**Your task**.
Your answer must be the records below, reproduced exactly.

**Records for this exercise**.
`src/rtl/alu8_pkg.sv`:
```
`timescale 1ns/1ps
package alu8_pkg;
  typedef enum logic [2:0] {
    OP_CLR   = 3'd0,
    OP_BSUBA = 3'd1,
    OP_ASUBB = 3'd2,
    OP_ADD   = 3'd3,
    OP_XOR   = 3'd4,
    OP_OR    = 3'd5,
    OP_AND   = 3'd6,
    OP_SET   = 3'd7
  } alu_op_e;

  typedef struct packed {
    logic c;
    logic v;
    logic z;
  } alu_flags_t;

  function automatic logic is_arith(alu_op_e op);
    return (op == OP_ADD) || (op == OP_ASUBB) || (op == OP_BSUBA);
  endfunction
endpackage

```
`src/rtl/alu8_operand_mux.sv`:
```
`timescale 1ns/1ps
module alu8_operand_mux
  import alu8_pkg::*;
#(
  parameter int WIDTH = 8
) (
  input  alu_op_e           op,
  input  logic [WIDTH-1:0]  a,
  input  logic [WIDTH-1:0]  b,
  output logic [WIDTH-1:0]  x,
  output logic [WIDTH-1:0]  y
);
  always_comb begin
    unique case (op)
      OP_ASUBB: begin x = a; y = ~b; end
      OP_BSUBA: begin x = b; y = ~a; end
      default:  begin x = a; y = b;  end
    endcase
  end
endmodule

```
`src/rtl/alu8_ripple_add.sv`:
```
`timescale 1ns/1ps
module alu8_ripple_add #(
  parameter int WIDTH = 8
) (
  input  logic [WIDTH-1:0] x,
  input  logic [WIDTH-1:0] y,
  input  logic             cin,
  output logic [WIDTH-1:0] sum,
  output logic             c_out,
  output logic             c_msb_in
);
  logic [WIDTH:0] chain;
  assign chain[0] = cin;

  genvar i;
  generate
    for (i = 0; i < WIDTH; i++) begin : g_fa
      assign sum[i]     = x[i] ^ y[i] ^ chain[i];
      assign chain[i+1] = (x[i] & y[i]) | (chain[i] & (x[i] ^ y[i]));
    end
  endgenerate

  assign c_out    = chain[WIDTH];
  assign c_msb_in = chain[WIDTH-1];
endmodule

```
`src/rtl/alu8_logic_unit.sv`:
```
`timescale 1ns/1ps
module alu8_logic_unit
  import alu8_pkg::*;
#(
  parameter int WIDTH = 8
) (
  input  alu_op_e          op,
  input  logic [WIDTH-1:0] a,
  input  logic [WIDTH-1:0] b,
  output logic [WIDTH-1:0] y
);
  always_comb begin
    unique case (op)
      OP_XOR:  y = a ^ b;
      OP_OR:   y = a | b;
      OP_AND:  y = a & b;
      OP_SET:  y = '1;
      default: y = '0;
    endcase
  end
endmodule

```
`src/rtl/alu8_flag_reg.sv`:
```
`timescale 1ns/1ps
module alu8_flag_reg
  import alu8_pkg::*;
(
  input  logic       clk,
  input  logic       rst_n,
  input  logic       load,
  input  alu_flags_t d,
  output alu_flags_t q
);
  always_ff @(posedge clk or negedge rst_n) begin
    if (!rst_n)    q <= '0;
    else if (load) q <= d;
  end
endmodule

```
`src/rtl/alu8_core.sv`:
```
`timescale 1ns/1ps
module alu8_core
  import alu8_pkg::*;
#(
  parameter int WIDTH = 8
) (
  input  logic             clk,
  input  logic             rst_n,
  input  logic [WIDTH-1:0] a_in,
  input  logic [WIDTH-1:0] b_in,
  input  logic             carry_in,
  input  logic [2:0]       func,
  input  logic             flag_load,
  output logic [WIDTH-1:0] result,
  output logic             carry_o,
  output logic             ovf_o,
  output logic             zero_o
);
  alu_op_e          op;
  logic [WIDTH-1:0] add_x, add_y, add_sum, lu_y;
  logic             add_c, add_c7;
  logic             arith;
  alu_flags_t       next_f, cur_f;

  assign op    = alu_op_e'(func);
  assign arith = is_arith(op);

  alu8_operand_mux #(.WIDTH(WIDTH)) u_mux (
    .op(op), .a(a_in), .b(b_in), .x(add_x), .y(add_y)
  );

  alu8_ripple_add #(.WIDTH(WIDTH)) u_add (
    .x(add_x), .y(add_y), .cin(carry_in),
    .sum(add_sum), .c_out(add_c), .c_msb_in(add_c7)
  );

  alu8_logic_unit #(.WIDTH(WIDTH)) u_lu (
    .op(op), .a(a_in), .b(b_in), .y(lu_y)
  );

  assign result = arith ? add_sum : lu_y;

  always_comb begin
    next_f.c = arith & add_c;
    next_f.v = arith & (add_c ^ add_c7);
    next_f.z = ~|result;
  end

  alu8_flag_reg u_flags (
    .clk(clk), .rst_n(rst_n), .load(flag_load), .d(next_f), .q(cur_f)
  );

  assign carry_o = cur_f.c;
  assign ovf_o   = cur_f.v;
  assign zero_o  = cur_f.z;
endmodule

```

**Reply**.
`src/rtl/alu8_pkg.sv`:
```
`timescale 1ns/1ps
package alu8_pkg;
  typedef enum logic [2:0] {
    OP_CLR   = 3'd0,
    OP_BSUBA = 3'd1,
    OP_ASUBB = 3'd2,
    OP_ADD   = 3'd3,
    OP_XOR   = 3'd4,
    OP_OR    = 3'd5,
    OP_AND   = 3'd6,
    OP_SET   = 3'd7
  } alu_op_e;

  typedef struct packed {
    logic c;
    logic v;
    logic z;
  } alu_flags_t;

  function automatic logic is_arith(alu_op_e op);
    return (op == OP_ADD) || (op == OP_ASUBB) || (op == OP_BSUBA);
  endfunction
endpackage

```
`src/rtl/alu8_operand_mux.sv`:
```
`timescale 1ns/1ps
module alu8_operand_mux
  import alu8_pkg::*;
#(
  parameter int WIDTH = 8
) (
  input  alu_op_e           op,
  input  logic [WIDTH-1:0]  a,
  input  logic [WIDTH-1:0]  b,
  output logic [WIDTH-1:0]  x,
  output logic [WIDTH-1:0]  y
);
  always_comb begin
    unique case (op)
      OP_ASUBB: begin x = a; y = ~b; end
      OP_BSUBA: begin x = b; y = ~a; end
      default:  begin x = a; y = b;  end
    endcase
  end
endmodule

```
`src/rtl/alu8_ripple_add.sv`:
```
`timescale 1ns/1ps
module alu8_ripple_add #(
  parameter int WIDTH = 8
) (
  input  logic [WIDTH-1:0] x,
  input  logic [WIDTH-1:0] y,
  input  logic             cin,
  output logic [WIDTH-1:0] sum,
  output logic             c_out,
  output logic             c_msb_in
);
  logic [WIDTH:0] chain;
  assign chain[0] = cin;

  genvar i;
  generate
    for (i = 0; i < WIDTH; i++) begin : g_fa
      assign sum[i]     = x[i] ^ y[i] ^ chain[i];
      assign chain[i+1] = (x[i] & y[i]) | (chain[i] & (x[i] ^ y[i]));
    end
  endgenerate

  assign c_out    = chain[WIDTH];
  assign c_msb_in = chain[WIDTH-1];
endmodule

```
`src/rtl/alu8_logic_unit.sv`:
```
`timescale 1ns/1ps
module alu8_logic_unit
  import alu8_pkg::*;
#(
  parameter int WIDTH = 8
) (
  input  alu_op_e          op,
  input  logic [WIDTH-1:0] a,
  input  logic [WIDTH-1:0] b,
  output logic [WIDTH-1:0] y
);
  always_comb begin
    unique case (op)
      OP_XOR:  y = a ^ b;
      OP_OR:   y = a | b;
      OP_AND:  y = a & b;
      OP_SET:  y = '1;
      default: y = '0;
    endcase
  end
endmodule

```
`src/rtl/alu8_flag_reg.sv`:
```
`timescale 1ns/1ps
module alu8_flag_reg
  import alu8_pkg::*;
(
  input  logic       clk,
  input  logic       rst_n,
  input  logic       load,
  input  alu_flags_t d,
  output alu_flags_t q
);
  always_ff @(posedge clk or negedge rst_n) begin
    if (!rst_n)    q <= '0;
    else if (load) q <= d;
  end
endmodule

```
`src/rtl/alu8_core.sv`:
```
`timescale 1ns/1ps
module alu8_core
  import alu8_pkg::*;
#(
  parameter int WIDTH = 8
) (
  input  logic             clk,
  input  logic             rst_n,
  input  logic [WIDTH-1:0] a_in,
  input  logic [WIDTH-1:0] b_in,
  input  logic             carry_in,
  input  logic [2:0]       func,
  input  logic             flag_load,
  output logic [WIDTH-1:0] result,
  output logic             carry_o,
  output logic             ovf_o,
  output logic             zero_o
);
  alu_op_e          op;
  logic [WIDTH-1:0] add_x, add_y, add_sum, lu_y;
  logic             add_c, add_c7;
  logic             arith;
  alu_flags_t       next_f, cur_f;

  assign op    = alu_op_e'(func);
  assign arith = is_arith(op);

  alu8_operand_mux #(.WIDTH(WIDTH)) u_mux (
    .op(op), .a(a_in), .b(b_in), .x(add_x), .y(add_y)
  );

  alu8_ripple_add #(.WIDTH(WIDTH)) u_add (
    .x(add_x), .y(add_y), .cin(carry_in),
    .sum(add_sum), .c_out(add_c), .c_msb_in(add_c7)
  );

  alu8_logic_unit #(.WIDTH(WIDTH)) u_lu (
    .op(op), .a(a_in), .b(b_in), .y(lu_y)
  );

  assign result = arith ? add_sum : lu_y;

  always_comb begin
    next_f.c = arith & add_c;
    next_f.v = arith & (add_c ^ add_c7);
    next_f.z = ~|result;
  end

  alu8_flag_reg u_flags (
    .clk(clk), .rst_n(rst_n), .load(flag_load), .d(next_f), .q(cur_f)
  );

  assign carry_o = cur_f.c;
  assign ovf_o   = cur_f.v;
  assign zero_o  = cur_f.z;
endmodule

```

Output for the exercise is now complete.